* [INPUT]:
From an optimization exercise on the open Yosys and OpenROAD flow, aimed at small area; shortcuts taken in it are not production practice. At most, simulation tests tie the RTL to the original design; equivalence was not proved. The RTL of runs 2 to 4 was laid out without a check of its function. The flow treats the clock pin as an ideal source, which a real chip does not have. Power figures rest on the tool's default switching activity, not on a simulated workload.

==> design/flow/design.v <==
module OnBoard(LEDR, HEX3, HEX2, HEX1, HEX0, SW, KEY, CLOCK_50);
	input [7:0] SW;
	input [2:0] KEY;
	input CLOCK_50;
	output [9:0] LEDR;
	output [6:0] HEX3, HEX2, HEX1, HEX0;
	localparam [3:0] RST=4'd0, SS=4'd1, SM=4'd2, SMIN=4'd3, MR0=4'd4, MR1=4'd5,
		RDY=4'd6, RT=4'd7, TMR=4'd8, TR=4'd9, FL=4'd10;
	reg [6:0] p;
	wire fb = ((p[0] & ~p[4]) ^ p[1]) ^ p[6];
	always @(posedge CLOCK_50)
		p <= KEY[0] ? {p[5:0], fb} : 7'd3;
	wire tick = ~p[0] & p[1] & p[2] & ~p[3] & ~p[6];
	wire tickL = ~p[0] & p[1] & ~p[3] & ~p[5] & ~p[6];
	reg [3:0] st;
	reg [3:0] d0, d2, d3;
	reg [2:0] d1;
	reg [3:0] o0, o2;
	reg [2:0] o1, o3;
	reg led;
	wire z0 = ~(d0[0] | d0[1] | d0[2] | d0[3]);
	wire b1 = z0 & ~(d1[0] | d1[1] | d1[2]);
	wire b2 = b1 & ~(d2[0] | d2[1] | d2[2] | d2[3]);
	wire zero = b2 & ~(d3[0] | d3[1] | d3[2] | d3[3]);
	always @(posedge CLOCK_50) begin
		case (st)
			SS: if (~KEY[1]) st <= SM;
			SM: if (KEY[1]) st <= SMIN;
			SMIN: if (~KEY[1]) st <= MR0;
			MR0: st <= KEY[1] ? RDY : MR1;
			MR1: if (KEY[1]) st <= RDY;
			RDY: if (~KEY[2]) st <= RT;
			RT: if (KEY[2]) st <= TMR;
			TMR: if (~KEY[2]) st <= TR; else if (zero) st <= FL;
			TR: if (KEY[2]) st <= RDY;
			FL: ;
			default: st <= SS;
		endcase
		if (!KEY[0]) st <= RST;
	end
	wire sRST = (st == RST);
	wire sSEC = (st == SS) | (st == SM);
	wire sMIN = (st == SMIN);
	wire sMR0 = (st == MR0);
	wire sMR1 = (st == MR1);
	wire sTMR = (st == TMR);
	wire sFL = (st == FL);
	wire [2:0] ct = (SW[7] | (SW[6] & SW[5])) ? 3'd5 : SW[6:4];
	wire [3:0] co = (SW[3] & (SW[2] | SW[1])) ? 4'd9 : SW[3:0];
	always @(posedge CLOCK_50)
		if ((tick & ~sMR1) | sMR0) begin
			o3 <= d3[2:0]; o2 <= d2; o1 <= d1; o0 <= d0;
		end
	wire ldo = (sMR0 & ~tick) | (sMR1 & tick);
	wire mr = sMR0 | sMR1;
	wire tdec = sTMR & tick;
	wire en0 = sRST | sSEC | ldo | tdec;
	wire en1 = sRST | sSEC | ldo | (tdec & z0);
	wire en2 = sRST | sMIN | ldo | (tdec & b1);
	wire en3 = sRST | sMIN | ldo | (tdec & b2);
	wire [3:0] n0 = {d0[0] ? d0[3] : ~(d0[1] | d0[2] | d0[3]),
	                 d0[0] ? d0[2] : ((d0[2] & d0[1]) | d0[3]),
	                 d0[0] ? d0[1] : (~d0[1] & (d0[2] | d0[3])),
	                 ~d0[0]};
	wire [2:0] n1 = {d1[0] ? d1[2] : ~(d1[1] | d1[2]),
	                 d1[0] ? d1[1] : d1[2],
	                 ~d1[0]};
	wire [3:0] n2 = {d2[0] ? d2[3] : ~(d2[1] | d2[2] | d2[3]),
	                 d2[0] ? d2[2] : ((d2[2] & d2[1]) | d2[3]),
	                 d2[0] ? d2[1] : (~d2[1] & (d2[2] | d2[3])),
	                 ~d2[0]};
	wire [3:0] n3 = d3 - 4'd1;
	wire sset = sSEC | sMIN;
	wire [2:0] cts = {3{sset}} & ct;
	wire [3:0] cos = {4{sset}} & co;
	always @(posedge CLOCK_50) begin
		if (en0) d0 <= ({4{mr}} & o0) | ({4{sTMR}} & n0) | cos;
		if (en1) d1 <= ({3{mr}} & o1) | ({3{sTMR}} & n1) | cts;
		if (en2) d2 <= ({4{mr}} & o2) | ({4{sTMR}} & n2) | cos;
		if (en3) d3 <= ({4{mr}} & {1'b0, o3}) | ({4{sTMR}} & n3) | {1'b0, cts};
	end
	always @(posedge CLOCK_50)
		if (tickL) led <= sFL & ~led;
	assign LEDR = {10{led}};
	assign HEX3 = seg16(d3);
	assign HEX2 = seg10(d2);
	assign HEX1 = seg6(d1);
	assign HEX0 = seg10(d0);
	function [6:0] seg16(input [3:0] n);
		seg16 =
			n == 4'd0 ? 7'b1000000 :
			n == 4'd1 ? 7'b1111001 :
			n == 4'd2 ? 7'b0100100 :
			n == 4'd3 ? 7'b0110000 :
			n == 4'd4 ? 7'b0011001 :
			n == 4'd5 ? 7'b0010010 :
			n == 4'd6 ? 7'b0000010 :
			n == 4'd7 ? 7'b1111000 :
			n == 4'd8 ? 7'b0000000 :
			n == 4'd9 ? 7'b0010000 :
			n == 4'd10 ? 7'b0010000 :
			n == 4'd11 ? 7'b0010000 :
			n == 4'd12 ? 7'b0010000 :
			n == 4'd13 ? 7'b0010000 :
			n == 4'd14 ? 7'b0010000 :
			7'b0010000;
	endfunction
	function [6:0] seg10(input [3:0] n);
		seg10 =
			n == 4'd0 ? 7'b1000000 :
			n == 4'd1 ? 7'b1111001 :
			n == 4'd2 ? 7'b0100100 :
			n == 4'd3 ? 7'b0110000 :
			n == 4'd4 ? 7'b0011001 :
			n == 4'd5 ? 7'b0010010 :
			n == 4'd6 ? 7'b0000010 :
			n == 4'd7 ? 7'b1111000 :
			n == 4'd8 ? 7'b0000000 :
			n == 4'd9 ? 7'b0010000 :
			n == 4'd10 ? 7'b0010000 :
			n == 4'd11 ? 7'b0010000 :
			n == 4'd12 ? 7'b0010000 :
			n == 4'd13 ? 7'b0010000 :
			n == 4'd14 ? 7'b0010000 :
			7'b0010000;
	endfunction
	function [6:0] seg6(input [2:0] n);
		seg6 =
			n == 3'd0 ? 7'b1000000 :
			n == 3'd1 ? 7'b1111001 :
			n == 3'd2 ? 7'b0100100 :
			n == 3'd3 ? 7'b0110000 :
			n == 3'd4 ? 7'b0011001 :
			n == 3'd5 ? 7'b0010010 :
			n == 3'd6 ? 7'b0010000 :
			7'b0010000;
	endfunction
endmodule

* [TASK OBJECTIVE]: Beginning at the top of the data, extract each line through the line containing "wire [2:0] ct = (SW[7]" and return those lines exactly, with nothing added.

* [YOUR SOLUTION]:
From an optimization exercise on the open Yosys and OpenROAD flow, aimed at small area; shortcuts taken in it are not production practice. At most, simulation tests tie the RTL to the original design; equivalence was not proved. The RTL of runs 2 to 4 was laid out without a check of its function. The flow treats the clock pin as an ideal source, which a real chip does not have. Power figures rest on the tool's default switching activity, not on a simulated workload.

==> design/flow/design.v <==
module OnBoard(LEDR, HEX3, HEX2, HEX1, HEX0, SW, KEY, CLOCK_50);
	input [7:0] SW;
	input [2:0] KEY;
	input CLOCK_50;
	output [9:0] LEDR;
	output [6:0] HEX3, HEX2, HEX1, HEX0;
	localparam [3:0] RST=4'd0, SS=4'd1, SM=4'd2, SMIN=4'd3, MR0=4'd4, MR1=4'd5,
		RDY=4'd6, RT=4'd7, TMR=4'd8, TR=4'd9, FL=4'd10;
	reg [6:0] p;
	wire fb = ((p[0] & ~p[4]) ^ p[1]) ^ p[6];
	always @(posedge CLOCK_50)
		p <= KEY[0] ? {p[5:0], fb} : 7'd3;
	wire tick = ~p[0] & p[1] & p[2] & ~p[3] & ~p[6];
	wire tickL = ~p[0] & p[1] & ~p[3] & ~p[5] & ~p[6];
	reg [3:0] st;
	reg [3:0] d0, d2, d3;
	reg [2:0] d1;
	reg [3:0] o0, o2;
	reg [2:0] o1, o3;
	reg led;
	wire z0 = ~(d0[0] | d0[1] | d0[2] | d0[3]);
	wire b1 = z0 & ~(d1[0] | d1[1] | d1[2]);
	wire b2 = b1 & ~(d2[0] | d2[1] | d2[2] | d2[3]);
	wire zero = b2 & ~(d3[0] | d3[1] | d3[2] | d3[3]);
	always @(posedge CLOCK_50) begin
		case (st)
			SS: if (~KEY[1]) st <= SM;
			SM: if (KEY[1]) st <= SMIN;
			SMIN: if (~KEY[1]) st <= MR0;
			MR0: st <= KEY[1] ? RDY : MR1;
			MR1: if (KEY[1]) st <= RDY;
			RDY: if (~KEY[2]) st <= RT;
			RT: if (KEY[2]) st <= TMR;
			TMR: if (~KEY[2]) st <= TR; else if (zero) st <= FL;
			TR: if (KEY[2]) st <= RDY;
			FL: ;
			default: st <= SS;
		endcase
		if (!KEY[0]) st <= RST;
	end
	wire sRST = (st == RST);
	wire sSEC = (st == SS) | (st == SM);
	wire sMIN = (st == SMIN);
	wire sMR0 = (st == MR0);
	wire sMR1 = (st == MR1);
	wire sTMR = (st == TMR);
	wire sFL = (st == FL);
	wire [2:0] ct = (SW[7] | (SW[6] & SW[5])) ? 3'd5 : SW[6:4];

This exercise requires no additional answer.